The American Thoracic Society, the British Thoracic Society, the Task Force of the European Respiratory Society, the World Health Organization, and the International Union Against Tuberculosis and Lung Disease have all published guidelines for management of drug-induced hepatotoxicity, which remains an exclusion diagnosis based primarily on a detailed history and judicious blood tests, imaging, and liver biopsy.
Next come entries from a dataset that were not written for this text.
<file path="config.mk">
export PLATFORM = sky130hd
export DESIGN_NAME = fetch_trace_queue_flat
export DESIGN_NICKNAME = d
export VERILOG_FILES = /design/src/rtl/fetch_trace_queue_pkg.sv /design/src/rtl/fetch_trace_queue_if.sv /design/src/rtl/fetch_trace_queue_entry_ram.sv /design/src/rtl/fetch_trace_queue.sv /design/src/flat_wrapper.sv
export SDC_FILE = /design/constraint.sdc
export NUM_CORES = 1
export LEC_CHECK = 0
export BUFFER_PORTS_ARGS = -buffer_cell sky130_fd_sc_hd__buf_2
export CAP_MARGIN = 20
export CORE_ASPECT_RATIO = 0.6
export CORE_UTILIZATION = 45
export DETAILED_ROUTE_END_ITERATION = 10
export PLACE_DENSITY = 0.71
export SYNTH_ARGS = -nofsm -noshare
export SYNTH_HDL_FRONTEND = slang
export SYNTH_HIERARCHICAL = 1
export SYNTH_SLANG_ARGS = --single-unit
export TNS_END_PERCENT = 10
</file>
<file path="constraint.sdc">
create_clock -name clk -period 38.6 [get_ports clk]
set_input_delay 7.72 -clock clk [delete_from_list [all_inputs] [get_ports clk]]
set_output_delay 7.72 -clock clk [all_outputs]
set_load 0.005 [all_outputs]
</file>
<file path="src/rtl/fetch_trace_queue_pkg.sv">
// Shared constants and entry layout for the fetch trace queue.
// The per-entry canceled flag is kept outside the entry RAM so that a flush can set every flag in one cycle.
package fetch_trace_queue_pkg;

  localparam int FTQ_DEPTH     = 4;
  localparam int FTQ_VADDR_W   = 32;
  localparam int FTQ_INST_NUM  = 4;
  localparam int FTQ_EXC_W     = 5;
  localparam int FTQ_PAYLOAD_W = 256;

  // RAM entry layout, LSB first: noreq, refill, exc, code, enable, vaddr, payload
  localparam int FTQ_OFF_NOREQ  = 0;
  localparam int FTQ_OFF_REFILL = 1;
  localparam int FTQ_OFF_EXC    = 2;
  localparam int FTQ_OFF_CODE   = 3;

  function automatic int ftqOffEnable(input int excW);
    return FTQ_OFF_CODE + excW;
  endfunction

  function automatic int ftqOffVaddr(input int excW, input int instNum);
    return ftqOffEnable(excW) + instNum;
  endfunction

  function automatic int ftqOffPayload(input int excW, input int instNum, input int vaddrW);
    return ftqOffVaddr(excW, instNum) + vaddrW;
  endfunction

  function automatic int ftqEntryW(input int excW, input int instNum, input int vaddrW,
                                   input int payloadW);
    return ftqOffPayload(excW, instNum, vaddrW) + payloadW;
  endfunction

endpackage

</file>
<file path="src/rtl/fetch_trace_queue_if.sv">
// Bundle of the fetch trace queue's upstream, MMU, bus-response and instruction-buffer signals.
interface fetch_trace_queue_if import fetch_trace_queue_pkg::*; #(
  parameter int DEPTH     = FTQ_DEPTH,
  parameter int VADDR_W   = FTQ_VADDR_W,
  parameter int INST_NUM  = FTQ_INST_NUM,
  parameter int EXC_W     = FTQ_EXC_W,
  parameter int PAYLOAD_W = FTQ_PAYLOAD_W
);
  localparam int CNT_W = $clog2(DEPTH) + 1;

  logic                 in_valid;
  logic                 in_allowin;
  logic [VADDR_W-1:0]   in_vaddr;
  logic [INST_NUM-1:0]  in_enable;
  logic                 in_has_exc;
  logic [EXC_W-1:0]     in_exc_code;
  logic                 in_canceled;
  logic [PAYLOAD_W-1:0] in_payload;
  logic                 mmu_has_exc;
  logic [EXC_W-1:0]     mmu_exc_code;
  logic                 mmu_is_refill;
  logic                 inst_data_ok;
  logic                 flush;
  logic                 out_valid;
  logic [VADDR_W-1:0]   out_vaddr;
  logic [INST_NUM-1:0]  out_enable;
  logic                 out_has_exc;
  logic [EXC_W-1:0]     out_exc_code;
  logic                 out_is_refill;
  logic                 out_canceled;
  logic [PAYLOAD_W-1:0] out_payload;
  logic [CNT_W-1:0]     count;
  logic                 err_o;

  modport master (
    output in_valid, in_vaddr, in_enable, in_has_exc, in_exc_code, in_canceled, in_payload,
           mmu_has_exc, mmu_exc_code, mmu_is_refill, inst_data_ok, flush,
    input  in_allowin, out_valid, out_vaddr, out_enable, out_has_exc, out_exc_code,
           out_is_refill, out_canceled, out_payload, count, err_o
  );

  modport slave (
    input  in_valid, in_vaddr, in_enable, in_has_exc, in_exc_code, in_canceled, in_payload,
           mmu_has_exc, mmu_exc_code, mmu_is_refill, inst_data_ok, flush,
    output in_allowin, out_valid, out_vaddr, out_enable, out_has_exc, out_exc_code,
           out_is_refill, out_canceled, out_payload, count, err_o
  );

endinterface

</file>
<file path="src/rtl/fetch_trace_queue_entry_ram.sv">
// DEPTH x WIDTH register array: one synchronous write port, one asynchronous read port.
module ftq_entry_ram #(
  parameter int DEPTH = 4,
  parameter int WIDTH = 8,
  localparam int PTR_W = $clog2(DEPTH)
) (
  input  logic             clk,
  input  logic             i_we,
  input  logic [PTR_W-1:0] i_waddr,
  input  logic [WIDTH-1:0] i_wdata,
  input  logic [PTR_W-1:0] i_raddr,
  output logic [WIDTH-1:0] o_rdata
);

  logic [WIDTH-1:0] r_mem [DEPTH];

  always_ff @(posedge clk) begin
    if (i_we) r_mem[i_waddr] <= i_wdata;
  end

  assign o_rdata = r_mem[i_raddr];

endmodule

</file>
<file path="src/rtl/fetch_trace_queue.sv">
// In-order queue of outstanding instruction-fetch requests between address translation and the
// instruction buffer; the head retires on inst_data_ok, or at once when no bus request was issued.
module fetch_trace_queue import fetch_trace_queue_pkg::*; #(
  parameter int DEPTH     = FTQ_DEPTH,
  parameter int VADDR_W   = FTQ_VADDR_W,
  parameter int INST_NUM  = FTQ_INST_NUM,
  parameter int EXC_W     = FTQ_EXC_W,
  parameter int PAYLOAD_W = FTQ_PAYLOAD_W
) (
  input logic clk,
  input logic rst,
  fetch_trace_queue_if.slave bus
);

  localparam int PTR_W       = $clog2(DEPTH);
  localparam int CNT_W       = PTR_W + 1;
  localparam int ENTRY_W     = ftqEntryW(EXC_W, INST_NUM, VADDR_W, PAYLOAD_W);
  localparam int OFF_ENABLE  = ftqOffEnable(EXC_W);
  localparam int OFF_VADDR   = ftqOffVaddr(EXC_W, INST_NUM);
  localparam int OFF_PAYLOAD = ftqOffPayload(EXC_W, INST_NUM, VADDR_W);

  logic [PTR_W-1:0]   r_wrPtr;
  logic [PTR_W-1:0]   r_rdPtr;
  logic [CNT_W-1:0]   r_count;
  logic [DEPTH-1:0]   r_canceled;
  logic               r_err;
  logic [DEPTH-1:0]   w_canceledNext;
  logic [ENTRY_W-1:0] w_wrEntry;
  logic [ENTRY_W-1:0] w_headEntry;
  logic               w_headValid;
  logic               w_headNoreq;
  logic               w_pop;
  logic               w_push;
  logic               w_allowin;
  logic               w_hasExc;
  logic [EXC_W-1:0]   w_excCode;
  logic               w_isRefill;
  logic               w_badDataOk;

  assign w_headValid = (r_count != '0);
  assign w_headNoreq = w_headEntry[FTQ_OFF_NOREQ];
  assign w_pop       = w_headValid && (bus.inst_data_ok || w_headNoreq);
  assign w_allowin   = (r_count != CNT_W'(DEPTH)) || w_pop;
  assign w_push      = bus.in_valid && w_allowin;
  assign w_badDataOk = bus.inst_data_ok && (!w_headValid || w_headNoreq);

  // Upstream exceptions outrank the MMU; an excepting group never issues a bus request
  assign w_hasExc   = bus.in_has_exc | bus.mmu_has_exc;
  assign w_excCode  = bus.in_has_exc ? bus.in_exc_code : bus.mmu_exc_code;
  assign w_isRefill = !bus.in_has_exc && bus.mmu_is_refill;
  assign w_wrEntry  = {bus.in_payload, bus.in_vaddr, bus.in_enable, w_excCode, w_hasExc,
                       w_isRefill, w_hasExc};

  ftq_entry_ram #(
    .DEPTH (DEPTH),
    .WIDTH (ENTRY_W)
  ) u_entryRam (
    .clk     (clk),
    .i_we    (w_push),
    .i_waddr (r_wrPtr),
    .i_wdata (w_wrEntry),
    .i_raddr (r_rdPtr),
    .o_rdata (w_headEntry)
  );

  // Flush marks every slot; the slot being pushed then takes its own flag, which includes flush
  always_comb begin
    w_canceledNext = r_canceled;
    if (bus.flush) w_canceledNext = '1;
    if (w_push) w_canceledNext[r_wrPtr] = bus.in_canceled | bus.flush;
  end

  always_ff @(posedge clk or negedge rst) begin
    if (!rst) begin
      r_wrPtr    <= '0;
      r_rdPtr    <= '0;
      r_count    <= '0;
      r_canceled <= '0;
      r_err      <= 1'b0;
    end else begin
      if (w_push) r_wrPtr <= r_wrPtr + PTR_W'(1);
      if (w_pop) r_rdPtr <= r_rdPtr + PTR_W'(1);
      r_count    <= r_count + CNT_W'(w_push) - CNT_W'(w_pop);
      r_canceled <= w_canceledNext;
      if (w_badDataOk) r_err <= 1'b1;
    end
  end

  // Head fields are forced to zero while the queue is empty so stale RAM contents never leak out
  assign bus.in_allowin    = w_allowin;
  assign bus.out_valid     = w_pop;
  assign bus.out_vaddr     = w_headValid ? w_headEntry[OFF_VADDR +: VADDR_W] : '0;
  assign bus.out_enable    = w_headValid ? w_headEntry[OFF_ENABLE +: INST_NUM] : '0;
  assign bus.out_has_exc   = w_headValid && w_headEntry[FTQ_OFF_EXC];
  assign bus.out_exc_code  = w_headValid ? w_headEntry[FTQ_OFF_CODE +: EXC_W] : '0;
  assign bus.out_is_refill = w_headValid && w_headEntry[FTQ_OFF_REFILL];
  assign bus.out_canceled  = w_headValid && (r_canceled[r_rdPtr] || bus.flush);
  assign bus.out_payload   = w_headValid ? w_headEntry[OFF_PAYLOAD +: PAYLOAD_W] : '0;
  assign bus.count         = r_count;
  assign bus.err_o         = r_err;

endmodule

</file>
<file path="src/flat_wrapper.sv">
// flat-port wrapper written by rule: the top's interface ports become plain ports
module fetch_trace_queue_flat import fetch_trace_queue_pkg::*;
#(
  parameter int DEPTH     = FTQ_DEPTH,
  parameter int VADDR_W   = FTQ_VADDR_W,
  parameter int INST_NUM  = FTQ_INST_NUM,
  parameter int EXC_W     = FTQ_EXC_W,
  parameter int PAYLOAD_W = FTQ_PAYLOAD_W
)
  (clk, rst, bus_in_valid, bus_in_vaddr, bus_in_enable, bus_in_has_exc, bus_in_exc_code, bus_in_canceled, bus_in_payload, bus_mmu_has_exc, bus_mmu_exc_code, bus_mmu_is_refill, bus_inst_data_ok, bus_flush, bus_in_allowin, bus_out_valid, bus_out_vaddr, bus_out_enable, bus_out_has_exc, bus_out_exc_code, bus_out_is_refill, bus_out_canceled, bus_out_payload, bus_count, bus_err_o);
  fetch_trace_queue_if #(.DEPTH(DEPTH), .VADDR_W(VADDR_W), .INST_NUM(INST_NUM), .EXC_W(EXC_W), .PAYLOAD_W(PAYLOAD_W)) bus_i ();
  input logic clk;
  input logic rst;
  input wire logic [$bits(bus_i.in_valid)-1:0] bus_in_valid;
  input wire logic [$bits(bus_i.in_vaddr)-1:0] bus_in_vaddr;
  input wire logic [$bits(bus_i.in_enable)-1:0] bus_in_enable;
  input wire logic [$bits(bus_i.in_has_exc)-1:0] bus_in_has_exc;
  input wire logic [$bits(bus_i.in_exc_code)-1:0] bus_in_exc_code;
  input wire logic [$bits(bus_i.in_canceled)-1:0] bus_in_canceled;
  input wire logic [$bits(bus_i.in_payload)-1:0] bus_in_payload;
  input wire logic [$bits(bus_i.mmu_has_exc)-1:0] bus_mmu_has_exc;
  input wire logic [$bits(bus_i.mmu_exc_code)-1:0] bus_mmu_exc_code;
  input wire logic [$bits(bus_i.mmu_is_refill)-1:0] bus_mmu_is_refill;
  input wire logic [$bits(bus_i.inst_data_ok)-1:0] bus_inst_data_ok;
  input wire logic [$bits(bus_i.flush)-1:0] bus_flush;
  output wire logic [$bits(bus_i.in_allowin)-1:0] bus_in_allowin;
  output wire logic [$bits(bus_i.out_valid)-1:0] bus_out_valid;
  output wire logic [$bits(bus_i.out_vaddr)-1:0] bus_out_vaddr;
  output wire logic [$bits(bus_i.out_enable)-1:0] bus_out_enable;
  output wire logic [$bits(bus_i.out_has_exc)-1:0] bus_out_has_exc;
  output wire logic [$bits(bus_i.out_exc_code)-1:0] bus_out_exc_code;
  output wire logic [$bits(bus_i.out_is_refill)-1:0] bus_out_is_refill;
  output wire logic [$bits(bus_i.out_canceled)-1:0] bus_out_canceled;
  output wire logic [$bits(bus_i.out_payload)-1:0] bus_out_payload;
  output wire logic [$bits(bus_i.count)-1:0] bus_count;
  output wire logic [$bits(bus_i.err_o)-1:0] bus_err_o;
  assign bus_i.in_valid = bus_in_valid;
  assign bus_i.in_vaddr = bus_in_vaddr;
  assign bus_i.in_enable = bus_in_enable;
  assign bus_i.in_has_exc = bus_in_has_exc;
  assign bus_i.in_exc_code = bus_in_exc_code;
  assign bus_i.in_canceled = bus_in_canceled;
  assign bus_i.in_payload = bus_in_payload;
  assign bus_i.mmu_has_exc = bus_mmu_has_exc;
  assign bus_i.mmu_exc_code = bus_mmu_exc_code;
  assign bus_i.mmu_is_refill = bus_mmu_is_refill;
  assign bus_i.inst_data_ok = bus_inst_data_ok;
  assign bus_i.flush = bus_flush;
  assign bus_in_allowin = bus_i.in_allowin;
  assign bus_out_valid = bus_i.out_valid;
  assign bus_out_vaddr = bus_i.out_vaddr;
  assign bus_out_enable = bus_i.out_enable;
  assign bus_out_has_exc = bus_i.out_has_exc;
  assign bus_out_exc_code = bus_i.out_exc_code;
  assign bus_out_is_refill = bus_i.out_is_refill;
  assign bus_out_canceled = bus_i.out_canceled;
  assign bus_out_payload = bus_i.out_payload;
  assign bus_count = bus_i.count;
  assign bus_err_o = bus_i.err_o;
  fetch_trace_queue #(.DEPTH(DEPTH), .VADDR_W(VADDR_W), .INST_NUM(INST_NUM), .EXC_W(EXC_W), .PAYLOAD_W(PAYLOAD_W)) u_core (.clk(clk), .rst(rst), .bus(bus_i));
endmodule
</file>
==> flow_metrics.env, run 1 <==
export IMPL_status="completed"
export IMPL_synthAdderAreaFrac=0.00205
export IMPL_place_congestion=0.749
export IMPL_synth_compound_area_frac=0.000916
export IMPL_grt_max_degree=188
export IMPL_drive_gt1_frac=0.410
export IMPL_synthMuxAreaShare=0.148
export IMPL_tightest_slew_ps=1130
export IMPL_synth_simple_area_share=0.0431
export IMPL_routedWlPerCell_um=23.8
export IMPL_p_leak_nw=18.4
export IMPL_syn_inst=1971
export IMPL_grt_pass1_wl_um=143000
export IMPL_setup_tns_ps=0
export IMPL_yosysWarnings=6
export IMPL_cts_root_buffer="clkbuf_16"
export IMPL_regArea_um2=36300
export IMPL_relSlewSlack=0.249
export IMPL_die_area_um2=105000
export IMPL_final_common_cell="edfxtp_1"
export IMPL_synth_top_family_by_area="multiplexers"
export IMPL_synthDistinctLibCells=29
export IMPL_start_util=0.458
export IMPL_final_core_util=0.533
export IMPL_layout_cells_non_filler=4055
export IMPL_reg2reg_depth=7
export IMPL_cp_max_fo=6
export IMPL_antenna_found_initial=21
export IMPL_grt_pass1_vias=22900
export IMPL_final_setup_skew_ps=22.6
export IMPL_period_share=0.420
export IMPL_postCtsSetupRepairBufs=0
export IMPL_grt_overflow=0
export IMPL_ctsHtreeMaxLevel=3
export IMPL_syn_area_per_cell_um2=23.6
export IMPL_crit_required_ps=30880
export IMPL_cts_reportedPaths_clkPinSlew_ps=60
export IMPL_end_kind="output pin"
export IMPL_ys_flop_type="edfxtp_1"
export IMPL_cts_buffers=106
export IMPL_drt_wl_total_um=96500
export IMPL_cts_tree="done"
export IMPL_clock_fmax_ghz=0.0617
export IMPL_portBuffers=616
export IMPL_dr_pass1_iters=7
export IMPL_ant_nets=0
export IMPL_clock_sinks=1212
export IMPL_ctsHoldBuffers=0
export IMPL_ys_seq_area_frac=0.783
export IMPL_dp_hpwl_um=57100
export IMPL_core_region_area_um2=101000
export IMPL_die_h_um=251
export IMPL_finalHoldViolCount=0
export IMPL_min_path_cells=1
export IMPL_synth_xor_area_frac=0.000943
export IMPL_critPathKind="primary input to output pin"
export IMPL_clk_path_buf_depth=3
export IMPL_slew_violations=0
export IMPL_ir_drop_v=0.0000515
export IMPL_worstPathArrival_ps=8500
export IMPL_grt_util_all_layers=0.182
export IMPL_vias_per_cell=5.33
export IMPL_multi_input_area_um2=9090
export IMPL_syn_area_um2=46400
export IMPL_min_path_type="flip-flop to flip-flop"
export IMPL_worstSkewPairLatency_ps=690
export IMPL_powerDensity_nw_per_um2=78.0
export IMPL_drc_errors=0
export IMPL_worst_setup_path_start_kind="primary input"
export IMPL_drtIter0Drc=1627
export IMPL_final_cell_mix="edfxtp_1 (1,200), buf_2 (616), mux4_2 (301)"
export IMPL_setup_violations=0
export IMPL_rows=90
export IMPL_dp_cells=3844
export IMPL_timing_max_cap_violations=0
export IMPL_finalCriticalPeriod_ps=16220
export IMPL_pin_count=617
export IMPL_fp_dieW_um=417
export IMPL_place_area_um2=50500
export IMPL_finalInstanceArea_um2=54100
export IMPL_ys_seq_elements=1212
export IMPL_synthesis_nets=2289
export IMPL_synthToLayoutAreaGrowth_pct=16.4
export IMPL_hold_ws_ps=466
export IMPL_synthArstFlopShare=0.00990
export IMPL_n_fill_cell=7678
export IMPL_fin_nets=2936
export IMPL_rsz0062_at_grt="false"
export IMPL_synth_edf_count=1200
export IMPL_vias=21600
export IMPL_cts_resized=0
[power breakdown]
part | total, mW | internal, mW | leakage [nW] | switching, mW
Combinational | 1.33 | 0.630 | 5.53 | 0.696
Clock | 1.08 | 0.615 | 1.74 | 0.466
Sequential | 1.81 | 1.73 | 11.1 | 0.0766
Total | 4.22 | 2.98 | 18.4 | 1.24
[state kept, by name (all words and copies together) (netlist names)]
signal,cells
u_core/u_entryRam/r_mem,1200
u_core/r_canceled,4
u_core/bus.count,3
u_core/r_rdPtr,2
u_core/r_wrPtr,2
u_core/bus.err_o,1
[cell usage after synthesis, types with 2 or more instances]
| master | count | share of area |
|---|---|---|
| buf_12 | 33 | 0.014 |
| a21oi_1 | 4 | 0.00043 |
| inv_1 | 6 | 0.00049 |
| buf_2 | 60 | 0.0065 |
| nor2b_1 | 300 | 0.040 |
| nand2_1 | 6 | 0.00049 |
| xor2_1 | 2 | 0.00038 |
| nor2_1 | 7 | 0.00057 |
| dfrtp_1 | 12 | 0.0065 |
| clkbuf_1 | 7 | 0.00057 |
| mux2_2 | 6 | 0.0015 |
| mux2i_1 | 4 | 0.00086 |
| xnor2_1 | 3 | 0.00057 |
| and3b_1 | 2 | 0.00038 |
| ha_1 | 6 | 0.0016 |
| edfxtp_1 | 1200 | 0.78 |
| mux4_2 | 301 | 0.15 |
[kinds of logic after synthesis]
logic type,after synthesis
flip-flops,1212
AND/OR/NAND/NOR,321
multiplexers,311
buffers and inverters,108
AO/OA/AOI/OAI,7
adder cells (fa/ha/maj),7
XOR/XNOR,5
[routing by layer]
layer | vias to the layer above | GRT usage | share of wire
met5 | - | 0 | 0.0012
met3 | 135 | 0.0465 | 0.065
met4 | 20 | 0.0542 | 0.021
li1 | 9421 | - | -
met2 | 686 | 0.303 | 0.52
met1 | 11400 | 0.238 | 0.40
[critical path, stage by stage]
cell and delay (ps):
buf_2 120, nor4_4 410, nand2_1 100, buf_2 140
[final cells by class]
type                            instances  area share
Sequential cell                      1212       0.672
Multi-Input combinational cell        651       0.168
Timing Repair Buffer                  641      0.0619
Clock buffer                          133      0.0523
Tap cell                             1334      0.0309
Clock inverter                         68      0.0134
Antenna cell                           10    0.000463
Inverter                                6    0.000417
[per-stage QoR]
stage | power [mW] | setup slack (ps)
2_1_floorplan | 2.82 | 7400
3_3_place_gp | 3.16 | 22370
3_5_place_dp | 3.19 | 22390
4_1_cts | 4.28 | 22390
5_1_grt | 4.41 | 22330
6_report | 4.22 | 22380
[final timing paths]
path                              startpoint                              to  slack, ps
max                         bus_inst_data_ok                  bus_in_allowin      22380
min in group asynchronous                rst               u_core/r_wrPtr[1]       6930
min reg2reg                 u_core/bus.err_o                u_core/bus.err_o        470
max in group asynchronous                rst               u_core/r_rdPtr[1]      31370
min                         u_core/bus.err_o                u_core/bus.err_o        470
max reg2reg                u_core/r_rdPtr[1]  u_core/u_entryRam/r_mem[2][47]      32690
Power figures use the tool's default switching activity.
==> inputs of run 2 (changes only) <==
==> constraint.sdc (replaced) <==
create_clock -name clk -period 15.7 [get_ports clk]
set_input_delay 3.14 -clock clk [delete_from_list [all_inputs] [get_ports clk]]
set_output_delay 3.14 -clock clk [all_outputs]
set_load 0.005 [all_outputs]
==> run 2 against run 1 <==
Critical path depth rose by 1. Via count rose by 0.63%. Sequential cell count did not move. Critical endpoint is now bus_out_payload[191]. Highest routed layer unchanged.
Of the relevant biomarkers, ALT shows the best diagnostic performance for drug-induced hepatotoxicity.[17] The onset of jaundice and the presenting clinical, biochemical, and histological features of anti-TB drugs-induced hepatotoxicity are difficult to distinguish from other forms of hepatitis.[18]

CONCLUSION

For most anti-TB drugs, the relationships between serum concentrations and toxicity had not been established yet. So, monitoring of the anti-TB drugs during treatment is insufficient.[18] Healthcare team members and patients should communicate regularly to help prevent, recognize, and manage drug toxicity.